Ни с характером, ни с обликом моим не вяжется — подсматривать за этой юной парой, чтобы потом записывать их слова и поступки. Noli me tangere [224]— вот требование истинной любви. Я знаю свой долг — уважать тайну девственной души, о коей я пекусь. Пусть эти дети друг друга любят! Ничто из долгих излияний, ничто из их невинных безрассудств не отразится в тетради старого опекуна, чья власть была легка и длилась так недолго!
Впрочем, я не сижу сложивши руки: у них свои дела, а у меня свои. Я самолично составляю каталог моей библиотеки, имея в виду продать ее с аукциона. Эта работа меня и огорчает и занимает. Я тяну ее, быть может, дольше, чем это требуется, и перелистываю без необходимости и пользы все эти экземпляры, столь дорогие моей мысли, моим глазам, моей руке. Это — прощанье, а в природе человека всех времен было — длить прощанье.

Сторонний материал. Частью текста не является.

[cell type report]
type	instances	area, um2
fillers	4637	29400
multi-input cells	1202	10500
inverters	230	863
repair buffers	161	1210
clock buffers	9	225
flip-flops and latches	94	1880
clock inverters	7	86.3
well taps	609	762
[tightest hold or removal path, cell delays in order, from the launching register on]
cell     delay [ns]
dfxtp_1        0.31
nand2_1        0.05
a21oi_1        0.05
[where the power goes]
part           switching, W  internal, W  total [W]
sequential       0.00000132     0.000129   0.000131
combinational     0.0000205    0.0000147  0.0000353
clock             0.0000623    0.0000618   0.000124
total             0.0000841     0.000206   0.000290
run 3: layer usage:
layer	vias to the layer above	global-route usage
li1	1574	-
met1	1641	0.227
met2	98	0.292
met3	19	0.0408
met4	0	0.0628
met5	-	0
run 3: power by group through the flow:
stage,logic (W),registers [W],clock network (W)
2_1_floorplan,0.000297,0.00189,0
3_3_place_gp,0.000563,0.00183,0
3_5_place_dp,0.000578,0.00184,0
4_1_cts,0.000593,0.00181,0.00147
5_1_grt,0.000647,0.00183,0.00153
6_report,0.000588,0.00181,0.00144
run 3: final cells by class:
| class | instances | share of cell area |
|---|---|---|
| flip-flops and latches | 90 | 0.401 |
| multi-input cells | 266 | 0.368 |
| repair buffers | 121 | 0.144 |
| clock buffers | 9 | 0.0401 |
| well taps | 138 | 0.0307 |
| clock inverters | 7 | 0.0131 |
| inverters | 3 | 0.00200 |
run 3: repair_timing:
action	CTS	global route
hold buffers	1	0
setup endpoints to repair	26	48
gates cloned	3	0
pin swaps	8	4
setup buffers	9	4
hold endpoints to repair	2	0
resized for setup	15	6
`src/rtl/wdcw_pkg.sv`:
```
// Constants shared by the watchdog control word logic.
package wdcw_pkg;

  // ===========================================================
  // Register map (byte addresses on the APB bus).
  localparam logic [11:0] ADDR_CTRL = 12'h000;
  localparam logic [11:0] ADDR_STAT = 12'h004;
  localparam logic [11:0] ADDR_MASK = 12'h008;

  // ===========================================================
  // Control word fields.
  localparam logic [7:0] KEY_READ = 8'h69;
  localparam logic [7:0] KEY_WRITE = 8'h5A;
  localparam int KEY_LSB = 8;
  localparam int FREEZE_POS = 7;
  localparam int CLK_PICK_LSB = 5;
  localparam int KIND_POS = 4;
  localparam int WIPE_POS = 3;
  localparam int PERIOD_LSB = 0;

  // ===========================================================
  // Values after reset; the control word fields also after a power-up-clear.
  localparam logic FREEZE_RST = 1'h0;
  localparam logic [1:0] CLK_PICK_RST = 2'h0;
  localparam logic KIND_RST = 1'h0;
  localparam logic [2:0] PERIOD_RST = 3'h4;
  localparam logic [7:0] STAT_RST = 8'h00;
  localparam logic [7:0] MASK_RST = 8'h00;

  // ===========================================================
  // Clock pick encodings.
  localparam logic [1:0] CLK_SUBSYS = 2'h0;
  localparam logic [1:0] CLK_AUX = 2'h1;
  localparam logic [1:0] CLK_VLO = 2'h2;
  localparam logic [1:0] CLK_EXTRA = 2'h3;

  // ===========================================================
  // Counter bit watched for each period pick code; dividing by 2^n
  // watches bit n-1.  Entry k belongs to code k.
  localparam logic [7:0][4:0] TAP_BIT = {
    5'h05, 5'h08, 5'h0C, 5'h0E, 5'h12, 5'h16, 5'h1A, 5'h1E
  };

  // Mode kinds.
  localparam logic KIND_WATCHDOG = 1'h0;
  localparam logic KIND_INTERVAL = 1'h1;

endpackage

```
`src/rtl/wdcw_edge.sv`:
```
// Rising edge detector for a selected count clock level.
`timescale 1ns/1ps
module wdcw_edge
(
  // Clock and reset
  input wire logic clock_i,
  input wire logic sys_rst_i,
  // Level in, pulse out
  input wire logic level_i,
  output logic rise_o
);

  typedef struct packed {
    logic prev;
    logic rise;
  } wdcw_edge_s;

  wdcw_edge_s st_r;
  wdcw_edge_s st_nxt;

  always_comb
  begin
    st_nxt = st_r;
    st_nxt.prev = level_i;
    st_nxt.rise = level_i & ~st_r.prev;
  end

  always_ff @(posedge clock_i)
  begin
    if (sys_rst_i)
    begin
      st_r <= '0;
    end
    else
    begin
      st_r <= st_nxt;
    end
  end

  assign rise_o = st_r.rise;

endmodule

```
`src/rtl/wdcw_counter.sv`:
```
// Internal up-counter with period tap and expiry pulse.
`timescale 1ns/1ps
module wdcw_counter
#(
  parameter int WIDTH = 32
)
(
  // Clock and reset
  input wire logic clock_i,
  input wire logic sys_rst_i,
  // Control
  input wire logic tick_i,
  input wire logic freeze_i,
  input wire logic clear_i,
  input wire logic [2:0] period_i,
  // Result
  output logic expire_o
);

  typedef struct packed {
    logic [WIDTH-1:0] cnt;
    logic tap;
    logic expire;
  } wdcw_counter_s;

  wdcw_counter_s st_r;
  wdcw_counter_s st_nxt;

  always_comb
  begin
    st_nxt = st_r;
    st_nxt.expire = 1'h0;
    if (clear_i)
    begin
      st_nxt.cnt = '0;
      st_nxt.tap = 1'h0;
    end
    else
    begin
      if (tick_i && !freeze_i)
      begin
        st_nxt.cnt = st_r.cnt + {{(WIDTH-1){1'h0}}, 1'h1};
      end
      // A new tap pick may itself look like an edge; software is
      // expected to wipe the count when changing the period.
      st_nxt.tap = st_nxt.cnt[wdcw_pkg::TAP_BIT[period_i]];
      st_nxt.expire = st_nxt.tap & ~st_r.tap;
    end
  end

  always_ff @(posedge clock_i)
  begin
    if (sys_rst_i)
    begin
      st_r <= '0;
    end
    else
    begin
      st_r <= st_nxt;
    end
  end

  assign expire_o = st_r.expire;

endmodule

```
`src/rtl/wdcw_top.sv`:
```
// Watchdog control word logic with APB register access.
// Operation
// - Reads of the control word return 69h in bits 15-8.
// - A control word write whose key is not 5Ah raises a power-up-clear.
// - The freeze bit at 7 stops the counter while set.
// - Bits 6-5 pick subsystem, auxiliary, low-power or extra clock.
// - Bit 4 picks watchdog (0) or interval (1) behaviour on expiry.
// - Writing 1 to bit 3 zeroes the counter, writing 0 does nothing.
// - Bit 3 clears itself and always reads back as zero.
// - Bits 2-0 pick the expiry period and come up as 4h.
// - Period codes 0 to 7 divide by 2^31,27,23,19,15,13,9,6.
// - After a power-up-clear it is a watchdog on the subsystem clock.
// - Watchdog-mode expiry raises a power-up-clear and sets the flag.
// - Interval-mode expiry sets the flag only; software clears it.
// - A write to the control word that is not a full 16-bit word resets.
//
// The APB interface to the registers and the address map were decided locally.
`timescale 1ns/1ps
module wdcw_top
#(
  parameter int CNT_WIDTH = 32
)
(
  // Clock and reset
  input wire logic clock_i,
  input wire logic sys_rst_i,
  // APB slave
  input wire logic psel_i,
  input wire logic penable_i,
  input wire logic pwrite_i,
  input wire logic [11:0] paddr_i,
  input wire logic [31:0] pwdata_i,
  input wire logic [3:0] pstrb_i,
  output logic [31:0] prdata_o,
  output logic pready_o,
  output logic pslverr_o,
  // Count clock sources, sampled as levels
  input wire logic subsystem_master_clock_i,
  input wire logic aux_clock_i,
  input wire logic very_low_power_osc_clock_i,
  input wire logic extra_clock_i,
  // System outputs
  output logic power_up_clear_reset_o,
  output logic irq_o
);

  // ===========================================================
  // State.
  typedef enum logic [2:0]
  {
    BUS_IDLE = 3'h1,
    BUS_OKAY = 3'h2,
    BUS_FAULT = 3'h4
  } wdcw_bus_e;

  typedef struct packed {
    logic freeze;
    logic [1:0] clk_pick;
    logic kind;
    logic [2:0] period;
    logic wipe;
    logic power_up_clear_reset;
    logic [7:0] status;
    logic [7:0] mask;
    logic irq;
    logic pready;
    logic pslverr;
    logic [31:0] prdata;
    wdcw_bus_e phase;
  } wdcw_top_s;

  wdcw_top_s st_r;
  wdcw_top_s st_nxt;

  logic sel_level;
  logic tick;
  logic expire;
  logic acc_go;
  logic acc_done;
  logic hit_ctrl;
  logic hit_stat;
  logic hit_mask;
  logic bad_key;
  logic part_wr;
  logic puc_evt;
  logic [15:0] ctrl_view;
  logic [31:0] rd_word;
  logic hit_any;
  logic wr_ctrl;
  logic wr_mask;
  logic rd_stat;

  // ===========================================================
  // Count clock selection.
  always_comb
  begin
    case (st_r.clk_pick)
      wdcw_pkg::CLK_SUBSYS: sel_level = subsystem_master_clock_i;
      wdcw_pkg::CLK_AUX: sel_level = aux_clock_i;
      wdcw_pkg::CLK_VLO: sel_level = very_low_power_osc_clock_i;
      wdcw_pkg::CLK_EXTRA: sel_level = extra_clock_i;
      default: sel_level = subsystem_master_clock_i;
    endcase
  end

  // Source changes while running may give one stray edge; halting
  // first avoids a short interval.
  wdcw_edge u_edge
  (
    .clock_i(clock_i),
    .sys_rst_i(sys_rst_i),
    .level_i(sel_level),
    .rise_o(tick)
  );

  wdcw_counter #(.WIDTH(CNT_WIDTH)) u_counter
  (
    .clock_i(clock_i),
    .sys_rst_i(sys_rst_i),
    .tick_i(tick),
    .freeze_i(st_r.freeze),
    .clear_i(st_r.wipe),
    .period_i(st_r.period),
    .expire_o(expire)
  );

  // ===========================================================
  // Bus decode.
  assign acc_go = psel_i & penable_i & ~st_r.pready;
  assign acc_done = psel_i & penable_i & st_r.pready;
  assign hit_ctrl = (paddr_i == wdcw_pkg::ADDR_CTRL);
  assign hit_stat = (paddr_i == wdcw_pkg::ADDR_STAT);
  assign hit_mask = (paddr_i == wdcw_pkg::ADDR_MASK);
  assign bad_key = (pwdata_i[wdcw_pkg::KEY_LSB +: 8]
                    != wdcw_pkg::KEY_WRITE);
  assign part_wr = (pstrb_i[1:0] != 2'h3);
  // Register side effects happen only at the edge that completes a transfer.
  assign hit_any = hit_ctrl | hit_stat | hit_mask;
  assign wr_ctrl = acc_done & pwrite_i & hit_ctrl;
  assign wr_mask = acc_done & pwrite_i & hit_mask;
  assign rd_stat = acc_done & ~pwrite_i & hit_stat;

  assign ctrl_view = {wdcw_pkg::KEY_READ,
                      st_r.freeze,
                      st_r.clk_pick,
                      st_r.kind,
                      1'b0,
                      st_r.period};

  // ===========================================================
  // Read data.
  always_comb
  begin
    rd_word = 32'h0000_0000;
    if (!pwrite_i)
    begin
      case (paddr_i)
        wdcw_pkg::ADDR_CTRL:
        begin
          rd_word = {16'h0000, ctrl_view};
        end
        wdcw_pkg::ADDR_STAT:
        begin
          rd_word = {24'h00_0000, st_r.status};
        end
        wdcw_pkg::ADDR_MASK:
        begin
          rd_word = {24'h00_0000, st_r.mask};
        end
        default:
        begin
          rd_word = 32'h0000_0000;
        end
      endcase
    end
  end

  // ===========================================================
  // Next state.
  always_comb
  begin
    st_nxt = st_r;
    puc_evt = 1'b0;
    st_nxt.wipe = 1'b0;
    st_nxt.power_up_clear_reset = 1'b0;

    // One wait state: the answer is prepared at the first access edge
    // and shown for exactly one cycle, so pready never lingers high.
    case (st_r.phase)
      BUS_IDLE:
      begin
        if (acc_go)
        begin
          if (hit_any)
          begin
            st_nxt.phase = BUS_OKAY;
          end
          else
          begin
            st_nxt.phase = BUS_FAULT;
          end
        end
      end
      BUS_OKAY:
      begin
        st_nxt.phase = BUS_IDLE;
      end
      BUS_FAULT:
      begin
        st_nxt.phase = BUS_IDLE;
      end
      default:
      begin
        st_nxt.phase = BUS_IDLE;
      end
    endcase
    st_nxt.pready = (st_nxt.phase != BUS_IDLE);
    st_nxt.pslverr = (st_nxt.phase == BUS_FAULT);
    if (acc_go)
    begin
      st_nxt.prdata = rd_word;
    end

    // Read-clear drops only the bits that were returned, so an event
    // landing in the same cycle survives.
    if (rd_stat)
    begin
      st_nxt.status = st_r.status & ~st_r.prdata[7:0];
    end

    if (wr_mask)
    begin
      st_nxt.mask = pwdata_i[7:0];
    end

    if (wr_ctrl)
    begin
      if (part_wr)
      begin
        puc_evt = 1'b1;
      end
      else if (bad_key)
      begin
        puc_evt = 1'b1;
      end
      else
      begin
        st_nxt.freeze = pwdata_i[wdcw_pkg::FREEZE_POS];
        st_nxt.clk_pick = pwdata_i[wdcw_pkg::CLK_PICK_LSB +: 2];
        st_nxt.kind = pwdata_i[wdcw_pkg::KIND_POS];
        st_nxt.period = pwdata_i[wdcw_pkg::PERIOD_LSB +: 3];
        st_nxt.wipe = pwdata_i[wdcw_pkg::WIPE_POS];
      end
    end

    if (expire)
    begin
      st_nxt.status[0] = 1'b1;
      if (st_r.kind == wdcw_pkg::KIND_WATCHDOG)
      begin
        puc_evt = 1'b1;
      end
    end

    // A power-up-clear puts the control word back to its defaults and
    // wipes the count; the flag is set so the cause can be read.
    if (puc_evt)
    begin
      st_nxt.status[0] = 1'b1;
      st_nxt.power_up_clear_reset = 1'b1;
      st_nxt.wipe = 1'b1;
      st_nxt.freeze = wdcw_pkg::FREEZE_RST;
      st_nxt.clk_pick = wdcw_pkg::CLK_PICK_RST;
      st_nxt.kind = wdcw_pkg::KIND_RST;
      st_nxt.period = wdcw_pkg::PERIOD_RST;
    end

    st_nxt.irq = |(st_nxt.status & st_nxt.mask);
  end

  // ===========================================================
  // Registers.
  always_ff @(posedge clock_i)
  begin
    if (sys_rst_i)
    begin
      st_r <= '0;
      st_r.freeze <= wdcw_pkg::FREEZE_RST;
      st_r.clk_pick <= wdcw_pkg::CLK_PICK_RST;
      st_r.kind <= wdcw_pkg::KIND_RST;
      st_r.period <= wdcw_pkg::PERIOD_RST;
      st_r.status <= wdcw_pkg::STAT_RST;
      st_r.mask <= wdcw_pkg::MASK_RST;
      st_r.phase <= BUS_IDLE;
    end
    else
    begin
      st_r <= st_nxt;
    end
  end

  assign prdata_o = st_r.prdata;
  assign pready_o = st_r.pready;
  assign pslverr_o = st_r.pslverr;
  assign power_up_clear_reset_o = st_r.power_up_clear_reset;
  assign irq_o = st_r.irq;

endmodule

```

Вот толстый том; за тридцать лет он столько мне служил в работе, — могу ли я расстаться с ним без должного почтенья, как к старому слуге? А этот укреплял меня своею здравою доктриной, — разве я не обязан напоследок приветствовать его, как своего учителя? Но всякий раз, когда мне попадается том, который ввел меня в ошибку иль огорчил меня неверной датой, пробелом, ложью и прочими напастями в археологии, — я говорю с горькой радостью: «Прочь, прочь от меня, предатель, обманщик, лжесвидетель, уйди подальше vade retro [225], — пусть ты, напрасно оцененный на вес золота из-за твоей ложной, ворованной известности и красивого сафьянового одеянья, — пусть ты войдешь в витрину биржевого маклера-библиомана: тебе его не совратить, ибо он читать тебя не будет».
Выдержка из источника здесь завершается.